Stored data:

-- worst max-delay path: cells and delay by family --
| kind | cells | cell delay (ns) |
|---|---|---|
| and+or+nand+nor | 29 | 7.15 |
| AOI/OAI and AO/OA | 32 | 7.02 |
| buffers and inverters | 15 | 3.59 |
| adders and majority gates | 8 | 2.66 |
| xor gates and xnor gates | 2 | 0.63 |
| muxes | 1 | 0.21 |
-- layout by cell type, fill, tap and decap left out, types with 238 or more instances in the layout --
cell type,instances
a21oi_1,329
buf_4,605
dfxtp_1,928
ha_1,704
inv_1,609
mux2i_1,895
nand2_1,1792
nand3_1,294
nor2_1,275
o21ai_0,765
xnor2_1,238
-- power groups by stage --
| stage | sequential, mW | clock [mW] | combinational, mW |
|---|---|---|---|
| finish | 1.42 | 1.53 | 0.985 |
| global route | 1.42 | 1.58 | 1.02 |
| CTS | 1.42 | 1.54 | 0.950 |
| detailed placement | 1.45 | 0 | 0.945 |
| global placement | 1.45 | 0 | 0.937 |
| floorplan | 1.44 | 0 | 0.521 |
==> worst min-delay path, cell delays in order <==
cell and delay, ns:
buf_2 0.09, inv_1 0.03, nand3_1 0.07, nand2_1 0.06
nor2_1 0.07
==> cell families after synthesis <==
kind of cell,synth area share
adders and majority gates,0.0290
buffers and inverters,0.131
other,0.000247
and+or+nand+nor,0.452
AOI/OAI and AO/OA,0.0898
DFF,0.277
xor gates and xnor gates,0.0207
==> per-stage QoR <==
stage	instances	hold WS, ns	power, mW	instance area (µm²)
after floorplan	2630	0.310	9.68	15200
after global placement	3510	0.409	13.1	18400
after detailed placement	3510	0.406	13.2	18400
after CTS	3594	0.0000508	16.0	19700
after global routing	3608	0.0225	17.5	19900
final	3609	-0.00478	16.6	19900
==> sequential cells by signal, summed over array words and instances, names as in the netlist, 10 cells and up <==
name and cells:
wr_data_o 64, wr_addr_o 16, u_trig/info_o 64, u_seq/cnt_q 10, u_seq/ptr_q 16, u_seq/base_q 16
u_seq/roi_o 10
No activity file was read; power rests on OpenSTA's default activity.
--- src/rtl/poe_port_seq.sv ---
module poe_port_seq
    import poe_seq_pkg::*;
#(
    parameter int       CLK_FREQ_HZ = 25_000_000,
    parameter int       BACKOFF_MS  = 2000,
    parameter op_mode_e RESET_MODE  = MODE_AUTO
) (
    input  logic       clk,
    input  logic       rst,
    input  logic       legacy_pin,
    input  logic       wr_en,
    input  logic [2:0] wr_addr,
    input  logic [7:0] wr_data,
    input  logic       rd_en,
    input  logic [2:0] rd_addr,
    output logic [7:0] rd_data,
    output logic       det_start,
    input  logic       det_done,
    input  logic [2:0] det_result,
    output logic       cls_start,
    input  logic       cls_done,
    input  logic [2:0] cls_result,
    output logic       pwr_en
);
    op_mode_e          mode;
    port_st_e          st;
    fsm_evt_t          evt;
    logic              hicap, det_en, cls_en, pwr_req, det_end;
    logic              backoff_busy, backoff_start;
    logic [CODE_W-1:0] det_code, cls_code;

    poe_cmd_regs #(.RESET_MODE(RESET_MODE)) u_regs (
        .clk        (clk),
        .rst        (rst),
        .legacy_pin (legacy_pin),
        .wr_en      (wr_en),
        .wr_addr    (wr_addr),
        .wr_data    (wr_data),
        .rd_en      (rd_en),
        .rd_addr    (rd_addr),
        .st         (st),
        .det_code   (det_code),
        .cls_code   (cls_code),
        .evt        (evt),
        .mode       (mode),
        .hicap      (hicap),
        .det_en     (det_en),
        .cls_en     (cls_en),
        .pwr_req    (pwr_req),
        .det_end    (det_end),
        .rd_data    (rd_data)
    );

    poe_port_fsm u_fsm (
        .clk           (clk),
        .rst           (rst),
        .mode          (mode),
        .det_en        (det_en),
        .cls_en        (cls_en),
        .pwr_req       (pwr_req),
        .backoff_busy  (backoff_busy),
        .det_done      (det_done),
        .det_result    (det_result),
        .cls_done      (cls_done),
        .cls_result    (cls_result),
        .st            (st),
        .det_start     (det_start),
        .cls_start     (cls_start),
        .det_code      (det_code),
        .cls_code      (cls_code),
        .evt           (evt),
        .backoff_start (backoff_start)
    );

    poe_backoff_timer #(
        .CLK_FREQ_HZ (CLK_FREQ_HZ),
        .BACKOFF_MS  (BACKOFF_MS)
    ) u_backoff (
        .clk   (clk),
        .rst   (rst),
        .clr   (mode != MODE_MIDSPAN),
        .start (backoff_start),
        .busy  (backoff_busy)
    );

    // Shutdown cuts the switch combinationally, ahead of the state update
    assign pwr_en = (st == ST_POWERED) && (mode != MODE_OFF);

endmodule

--- config.mk ---
export PLATFORM = sky130hd
export DESIGN_NAME = poe_port_seq
export DESIGN_NICKNAME = d
export VERILOG_FILES = /design/src/rtl/poe_seq_pkg.sv /design/src/rtl/poe_backoff_timer.sv /design/src/rtl/poe_cmd_regs.sv /design/src/rtl/poe_port_fsm.sv /design/src/rtl/poe_port_seq.sv
export SDC_FILE = /design/constraint.sdc
export NUM_CORES = 1
export LEC_CHECK = 0
export BUFFER_PORTS_ARGS = -buffer_cell sky130_fd_sc_hd__buf_4
export CAP_MARGIN = 20
export CORE_ASPECT_RATIO = 0.6
export CORE_MARGIN = 8
export CORE_UTILIZATION = 50
export DETAILED_ROUTE_END_ITERATION = 6
export PLACE_DENSITY_LB_ADDON = 0.15
export REMOVE_ABC_BUFFERS = 1
export SKIP_LAST_GASP = 1
export SLEW_MARGIN = 10
export SYNTH_ARGS = -nofsm -noshare
export SYNTH_HDL_FRONTEND = slang
export SYNTH_SLANG_ARGS = --single-unit
--- constraint.sdc ---
create_clock -name clk -period 5.6 [get_ports clk]
set_input_delay 0.84 -clock clk [delete_from_list [all_inputs] [get_ports clk]]
set_output_delay 0.84 -clock clk [all_outputs]
set_load 0.02 [all_outputs]
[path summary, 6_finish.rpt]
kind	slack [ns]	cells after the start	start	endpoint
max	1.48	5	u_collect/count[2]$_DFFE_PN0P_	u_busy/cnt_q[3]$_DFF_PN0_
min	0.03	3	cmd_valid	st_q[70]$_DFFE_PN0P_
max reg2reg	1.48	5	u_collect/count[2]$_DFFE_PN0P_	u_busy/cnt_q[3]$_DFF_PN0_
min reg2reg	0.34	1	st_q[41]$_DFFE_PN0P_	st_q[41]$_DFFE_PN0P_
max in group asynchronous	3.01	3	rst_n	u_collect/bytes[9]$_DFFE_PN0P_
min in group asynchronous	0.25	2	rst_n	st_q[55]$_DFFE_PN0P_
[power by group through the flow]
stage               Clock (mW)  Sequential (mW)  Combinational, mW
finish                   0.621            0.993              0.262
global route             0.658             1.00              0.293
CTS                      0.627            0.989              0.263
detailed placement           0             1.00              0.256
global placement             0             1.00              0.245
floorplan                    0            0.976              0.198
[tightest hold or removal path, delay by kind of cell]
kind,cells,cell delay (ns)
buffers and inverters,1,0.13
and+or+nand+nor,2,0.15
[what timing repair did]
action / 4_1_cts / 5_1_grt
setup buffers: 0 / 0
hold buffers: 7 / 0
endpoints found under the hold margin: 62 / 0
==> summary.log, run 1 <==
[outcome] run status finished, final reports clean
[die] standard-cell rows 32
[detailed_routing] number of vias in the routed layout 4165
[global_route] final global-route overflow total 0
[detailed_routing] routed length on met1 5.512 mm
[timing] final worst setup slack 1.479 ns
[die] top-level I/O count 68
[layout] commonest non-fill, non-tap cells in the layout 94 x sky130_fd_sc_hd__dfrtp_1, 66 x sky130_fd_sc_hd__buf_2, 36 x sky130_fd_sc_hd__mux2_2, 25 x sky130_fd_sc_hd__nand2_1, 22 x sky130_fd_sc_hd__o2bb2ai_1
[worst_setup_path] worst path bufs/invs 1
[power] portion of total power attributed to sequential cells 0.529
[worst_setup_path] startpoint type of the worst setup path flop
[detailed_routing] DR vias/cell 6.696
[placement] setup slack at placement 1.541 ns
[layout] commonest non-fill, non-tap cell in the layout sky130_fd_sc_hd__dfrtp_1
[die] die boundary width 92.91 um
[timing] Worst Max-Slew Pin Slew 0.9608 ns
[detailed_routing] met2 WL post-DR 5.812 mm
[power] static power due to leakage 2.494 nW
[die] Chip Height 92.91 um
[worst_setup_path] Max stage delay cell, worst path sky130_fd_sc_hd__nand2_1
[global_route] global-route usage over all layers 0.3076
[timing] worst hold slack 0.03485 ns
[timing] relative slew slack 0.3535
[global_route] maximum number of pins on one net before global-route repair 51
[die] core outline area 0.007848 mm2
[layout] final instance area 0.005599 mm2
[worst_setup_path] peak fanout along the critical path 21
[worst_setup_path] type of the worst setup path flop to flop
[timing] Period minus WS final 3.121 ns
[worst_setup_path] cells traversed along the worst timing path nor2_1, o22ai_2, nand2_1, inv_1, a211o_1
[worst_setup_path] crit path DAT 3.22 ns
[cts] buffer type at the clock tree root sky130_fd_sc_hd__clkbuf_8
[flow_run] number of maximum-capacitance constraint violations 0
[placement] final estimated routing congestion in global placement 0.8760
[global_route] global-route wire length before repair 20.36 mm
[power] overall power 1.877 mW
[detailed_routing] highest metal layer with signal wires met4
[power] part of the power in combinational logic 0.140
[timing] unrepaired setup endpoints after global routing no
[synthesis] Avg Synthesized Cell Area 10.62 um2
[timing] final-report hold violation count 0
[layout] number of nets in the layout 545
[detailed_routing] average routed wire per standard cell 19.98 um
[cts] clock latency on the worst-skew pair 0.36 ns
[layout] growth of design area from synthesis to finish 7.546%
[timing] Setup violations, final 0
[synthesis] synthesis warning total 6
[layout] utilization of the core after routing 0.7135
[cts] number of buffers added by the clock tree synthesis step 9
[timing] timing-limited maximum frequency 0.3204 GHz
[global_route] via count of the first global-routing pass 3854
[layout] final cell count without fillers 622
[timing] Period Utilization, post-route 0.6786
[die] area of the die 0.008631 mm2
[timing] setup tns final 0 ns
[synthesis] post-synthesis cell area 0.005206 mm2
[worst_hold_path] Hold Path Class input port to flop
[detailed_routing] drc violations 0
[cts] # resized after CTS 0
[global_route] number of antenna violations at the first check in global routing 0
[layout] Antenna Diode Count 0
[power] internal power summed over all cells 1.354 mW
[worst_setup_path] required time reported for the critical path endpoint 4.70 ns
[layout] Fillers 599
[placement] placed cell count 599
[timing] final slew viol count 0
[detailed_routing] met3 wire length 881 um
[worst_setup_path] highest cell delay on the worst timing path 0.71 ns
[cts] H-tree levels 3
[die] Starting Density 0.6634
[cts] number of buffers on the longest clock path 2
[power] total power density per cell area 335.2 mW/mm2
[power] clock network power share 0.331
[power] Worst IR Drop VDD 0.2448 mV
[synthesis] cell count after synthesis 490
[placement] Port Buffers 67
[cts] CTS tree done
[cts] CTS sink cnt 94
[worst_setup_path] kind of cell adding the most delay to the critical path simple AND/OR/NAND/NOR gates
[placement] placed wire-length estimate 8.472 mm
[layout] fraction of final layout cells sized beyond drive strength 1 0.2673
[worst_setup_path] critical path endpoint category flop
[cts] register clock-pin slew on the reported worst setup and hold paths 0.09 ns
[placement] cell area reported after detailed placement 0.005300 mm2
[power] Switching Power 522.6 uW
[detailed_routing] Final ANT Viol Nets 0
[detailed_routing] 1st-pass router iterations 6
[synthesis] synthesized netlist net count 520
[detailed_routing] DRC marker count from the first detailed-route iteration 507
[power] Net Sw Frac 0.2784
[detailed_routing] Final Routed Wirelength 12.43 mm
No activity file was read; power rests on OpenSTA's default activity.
File: src/rtl/mci2cPkg.sv
package mci2cPkg;
  localparam int BYTE_W = 8;

  typedef enum logic [2:0] {
    ST_IDLE, ST_ADDR, ST_ADDR_ACK, ST_WR, ST_WR_ACK, ST_RD, ST_RD_ACK
  } busState_t;

  typedef struct packed {
    logic sampleBit;
    logic loadPtr;
    logic writeReg;
    logic loadTx;
    logic shiftTx;
  } strobes_t;

  // three-level pin code: 00 low -> 0, 01 high -> 2, open -> 1
  function automatic logic [1:0] pinWeight(input logic [1:0] code);
    case (code)
      2'b00:   return 2'd0;
      2'b01:   return 2'd2;
      default: return 2'd1;
    endcase
  endfunction
endpackage

File: src/rtl/mci2cLineSync.sv
module mci2cLineSync #(
  parameter int STAGES = 2
) (
  input  logic clk,
  input  logic rstN,
  input  logic lineIn,
  output logic level,
  output logic levelPrev
);
  logic [STAGES-1:0] chain;

  generate
    if (STAGES < 2) begin : g_bad
      initial $error("mci2cLineSync needs at least two stages");
    end
  endgenerate

  always_ff @(posedge clk or negedge rstN) begin
    if (!rstN) begin
      chain     <= '1;
      levelPrev <= 1'b1;
    end else begin
      chain     <= {chain[STAGES-2:0], lineIn};
      levelPrev <= chain[STAGES-1];
    end
  end

  assign level = chain[STAGES-1];
endmodule

File: src/rtl/mci2cCtrl.sv
module mci2cCtrl
  import mci2cPkg::*;
(
  input  logic     clk,
  input  logic     rstN,
  input  logic     sclS,
  input  logic     sclPrev,
  input  logic     sdaS,
  input  logic     sdaPrev,
  input  logic     addrMatch,
  input  logic     rnwBit,
  input  logic     selMsb,
  input  logic     txNext,
  output strobes_t strobe,
  output logic     sdaPullLow
);
  localparam int CNT_W = $clog2(BYTE_W + 1);
  localparam logic [CNT_W-1:0] FULL = CNT_W'(BYTE_W);

  busState_t        state, stateNx;
  logic [CNT_W-1:0] bitCnt, cntNx;
  logic             pullNx, isRead, readNx, firstByte, firstNx, masterAck, mAckNx;
  logic             startDet, stopDet, sclRise, sclFall;

  assign startDet = sclS && sclPrev && sdaPrev && !sdaS;
  assign stopDet  = sclS && sclPrev && !sdaPrev && sdaS;
  assign sclRise  = sclS && !sclPrev;
  assign sclFall  = !sclS && sclPrev;

  always_comb begin
    stateNx = state;
    cntNx   = bitCnt;
    pullNx  = sdaPullLow;
    readNx  = isRead;
    firstNx = firstByte;
    mAckNx  = masterAck;
    strobe  = '0;
    if (stopDet) begin
      stateNx = ST_IDLE;
      pullNx  = 1'b0;
    end else if (startDet) begin
      stateNx = ST_ADDR;
      cntNx   = '0;
      pullNx  = 1'b0;
    end else begin
      case (state)
        ST_ADDR: begin
          if (sclRise && bitCnt < FULL) begin
            strobe.sampleBit = 1'b1;
            cntNx = bitCnt + 1'b1;
          end else if (sclFall && bitCnt == FULL) begin
            if (addrMatch) begin
              pullNx  = 1'b1;
              readNx  = rnwBit;
              stateNx = ST_ADDR_ACK;
            end else begin
              stateNx = ST_IDLE;
            end
          end
        end
        ST_ADDR_ACK: begin
          if (sclFall) begin
            if (isRead) begin
              strobe.loadTx = 1'b1;
              pullNx  = !selMsb;
              cntNx   = CNT_W'(1);
              stateNx = ST_RD;
            end else begin
              pullNx  = 1'b0;
              cntNx   = '0;
              firstNx = 1'b1;
              stateNx = ST_WR;
            end
          end
        end
        ST_WR: begin
          if (sclRise && bitCnt < FULL) begin
            strobe.sampleBit = 1'b1;
            cntNx = bitCnt + 1'b1;
          end else if (sclFall && bitCnt == FULL) begin
            pullNx  = 1'b1;
            stateNx = ST_WR_ACK;
          end
        end
        ST_WR_ACK: begin
          if (sclFall) begin
            pullNx = 1'b0;
            if (firstByte) strobe.loadPtr = 1'b1;
            else           strobe.writeReg = 1'b1;
            firstNx = 1'b0;
            cntNx   = '0;
            stateNx = ST_WR;
          end
        end
        ST_RD: begin
          if (sclFall) begin
            if (bitCnt == FULL) begin
              pullNx  = 1'b0;
              stateNx = ST_RD_ACK;
            end else begin
              strobe.shiftTx = 1'b1;
              pullNx = !txNext;
              cntNx  = bitCnt + 1'b1;
            end
          end
        end
        ST_RD_ACK: begin
          if (sclRise) mAckNx = !sdaS;
          else if (sclFall) begin
            if (masterAck) begin
              strobe.loadTx = 1'b1;
              pullNx  = !selMsb;
              cntNx   = CNT_W'(1);
              stateNx = ST_RD;
            end else begin
              pullNx  = 1'b0;
              stateNx = ST_IDLE;
            end
          end
        end
        default: stateNx = ST_IDLE;
      endcase
    end
  end

  always_ff @(posedge clk or negedge rstN) begin
    if (!rstN) begin
      state      <= ST_IDLE;
      bitCnt     <= '0;
      sdaPullLow <= 1'b0;
      isRead     <= 1'b0;
      firstByte  <= 1'b0;
      masterAck  <= 1'b0;
    end else begin
      state      <= stateNx;
      bitCnt     <= cntNx;
      sdaPullLow <= pullNx;
      isRead     <= readNx;
      firstByte  <= firstNx;
      masterAck  <= mAckNx;
    end
  end

  AST_STOP_RELEASES: assert property (@(posedge clk) disable iff (!rstN)
    stopDet |=> !sdaPullLow);
  AST_PULL_ON_SCL_LOW: assert property (@(posedge clk) disable iff (!rstN)
    (!$stable(sdaPullLow) && !$past(stopDet) && !$past(startDet)) |-> !$past(sclS));
endmodule

File: src/rtl/mci2cDatapath.sv
module mci2cDatapath
  import mci2cPkg::*;
#(
  parameter logic [6:0] ADDR_BASE = 7'h60,
  parameter logic [7:0] CTRL_SUB  = 8'h00,
  parameter logic [7:0] FAULT_SUB = 8'h01,
  parameter int         CLEAR_BIT = 7,
  parameter int         STATUS_W  = 5
) (
  input  logic                clk,
  input  logic                rstN,
  input  logic                sdaS,
  input  strobes_t            strobe,
  input  logic [1:0]          addrSel1,
  input  logic [1:0]          addrSel0,
  input  logic [STATUS_W-1:0] faultStat,
  output logic                addrMatch,
  output logic                rnwBit,
  output logic                selMsb,
  output logic                txNext,
  output logic [BYTE_W-1:0]   ctrlReg,
  output logic                faultClear
);
  localparam int PAD_W = BYTE_W - STATUS_W;

  logic [BYTE_W-1:0] rxByte, regPtr, selData;
  logic [BYTE_W-2:0] txByte;
  logic [6:0]        devAddr, pinAddr;
  logic              addrLatched;
  logic [1:0]        w1, w0;

  assign w1 = pinWeight(addrSel1);
  assign w0 = pinWeight(addrSel0);
  assign pinAddr = ADDR_BASE + {5'd0, w1} + {5'd0, w1} + {5'd0, w1} + {5'd0, w0};

  always_ff @(posedge clk or negedge rstN) begin
    if (!rstN) begin
      devAddr     <= ADDR_BASE;
      addrLatched <= 1'b0;
    end else if (!addrLatched) begin
      devAddr     <= pinAddr;
      addrLatched <= 1'b1;
    end
  end

  always_comb begin
    if (regPtr == CTRL_SUB)       selData = ctrlReg;
    else if (regPtr == FAULT_SUB) selData = {{PAD_W{1'b0}}, faultStat};
    else                          selData = '0;
  end

  assign addrMatch = addrLatched && (rxByte[7:1] == devAddr) && (rxByte[7:1] != 7'd0);
  assign rnwBit    = rxByte[0];
  assign selMsb    = selData[BYTE_W-1];
  assign txNext    = txByte[BYTE_W-2];

  always_ff @(posedge clk or negedge rstN) begin
    if (!rstN) begin
      rxByte     <= '0;
      regPtr     <= '0;
      txByte     <= '0;
      ctrlReg    <= '0;
      faultClear <= 1'b0;
    end else begin
      faultClear <= 1'b0;
      if (strobe.sampleBit) rxByte <= {rxByte[BYTE_W-2:0], sdaS};
      if (strobe.loadPtr)   regPtr <= rxByte;
      if (strobe.loadTx)       txByte <= selData[BYTE_W-2:0];
      else if (strobe.shiftTx) txByte <= {txByte[BYTE_W-3:0], 1'b0};
      if (strobe.writeReg) begin
        if (regPtr == CTRL_SUB) ctrlReg <= rxByte;
        if (regPtr == FAULT_SUB && rxByte[CLEAR_BIT]) faultClear <= 1'b1;
      end
    end
  end

  AST_CLEAR_ONE_CYCLE: assert property (@(posedge clk) disable iff (!rstN)
    faultClear |=> !faultClear);
  AST_CTRL_HOLDS: assert property (@(posedge clk) disable iff (!rstN)
    !strobe.writeReg |=> $stable(ctrlReg));
  AST_ADDR_FROZEN: assert property (@(posedge clk) disable iff (!rstN)
    addrLatched |=> $stable(devAddr));
endmodule

File: src/rtl/mci2cSlave.sv
module mci2cSlave
  import mci2cPkg::*;
#(
  parameter logic [6:0] ADDR_BASE   = 7'h60,
  parameter int         SYNC_STAGES = 2,
  parameter int         STATUS_W    = 5,
  parameter int         VSET_W      = 6
) (
  input  logic                clk,
  input  logic                rstN,
  input  logic                sclIn,
  input  logic                sdaIn,
  output logic                sdaPullLow,
  input  logic [1:0]          addrSel1,
  input  logic [1:0]          addrSel0,
  input  logic [STATUS_W-1:0] faultStat,
  output logic [VSET_W-1:0]   motorVset,
  output logic                motorIn2,
  output logic                motorIn1,
  output logic                faultClear
);
  logic sclS, sclPrev, sdaS, sdaPrev;
  logic addrMatch, rnwBit, selMsb, txNext;
  logic [BYTE_W-1:0] ctrlReg;
  strobes_t strobe;

  mci2cLineSync #(.STAGES(SYNC_STAGES)) uSclSync (
    .clk(clk), .rstN(rstN), .lineIn(sclIn), .level(sclS), .levelPrev(sclPrev));
  mci2cLineSync #(.STAGES(SYNC_STAGES)) uSdaSync (
    .clk(clk), .rstN(rstN), .lineIn(sdaIn), .level(sdaS), .levelPrev(sdaPrev));

  mci2cCtrl uCtrl (
    .clk(clk), .rstN(rstN), .sclS(sclS), .sclPrev(sclPrev), .sdaS(sdaS),
    .sdaPrev(sdaPrev), .addrMatch(addrMatch), .rnwBit(rnwBit), .selMsb(selMsb),
    .txNext(txNext), .strobe(strobe), .sdaPullLow(sdaPullLow));

  mci2cDatapath #(.ADDR_BASE(ADDR_BASE), .STATUS_W(STATUS_W)) uData (
    .clk(clk), .rstN(rstN), .sdaS(sdaS), .strobe(strobe), .addrSel1(addrSel1),
    .addrSel0(addrSel0), .faultStat(faultStat), .addrMatch(addrMatch),
    .rnwBit(rnwBit), .selMsb(selMsb), .txNext(txNext), .ctrlReg(ctrlReg),
    .faultClear(faultClear));

  assign motorVset = ctrlReg[BYTE_W-1 -: VSET_W];
  assign motorIn2  = ctrlReg[1];
  assign motorIn1  = ctrlReg[0];
endmodule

◆ WHAT THE EXERCISE ASKS:
Lines to set down from above: the line with "and+or+nand+nor,0.452", the line with "u_seq/roi_o 10", and every line between, each exactly as written.

◆ THE ANSWER:
and+or+nand+nor,0.452
AOI/OAI and AO/OA,0.0898
DFF,0.277
xor gates and xnor gates,0.0207
==> per-stage QoR <==
stage	instances	hold WS, ns	power, mW	instance area (µm²)
after floorplan	2630	0.310	9.68	15200
after global placement	3510	0.409	13.1	18400
after detailed placement	3510	0.406	13.2	18400
after CTS	3594	0.0000508	16.0	19700
after global routing	3608	0.0225	17.5	19900
final	3609	-0.00478	16.6	19900
==> sequential cells by signal, summed over array words and instances, names as in the netlist, 10 cells and up <==
name and cells:
wr_data_o 64, wr_addr_o 16, u_trig/info_o 64, u_seq/cnt_q 10, u_seq/ptr_q 16, u_seq/base_q 16
u_seq/roi_o 10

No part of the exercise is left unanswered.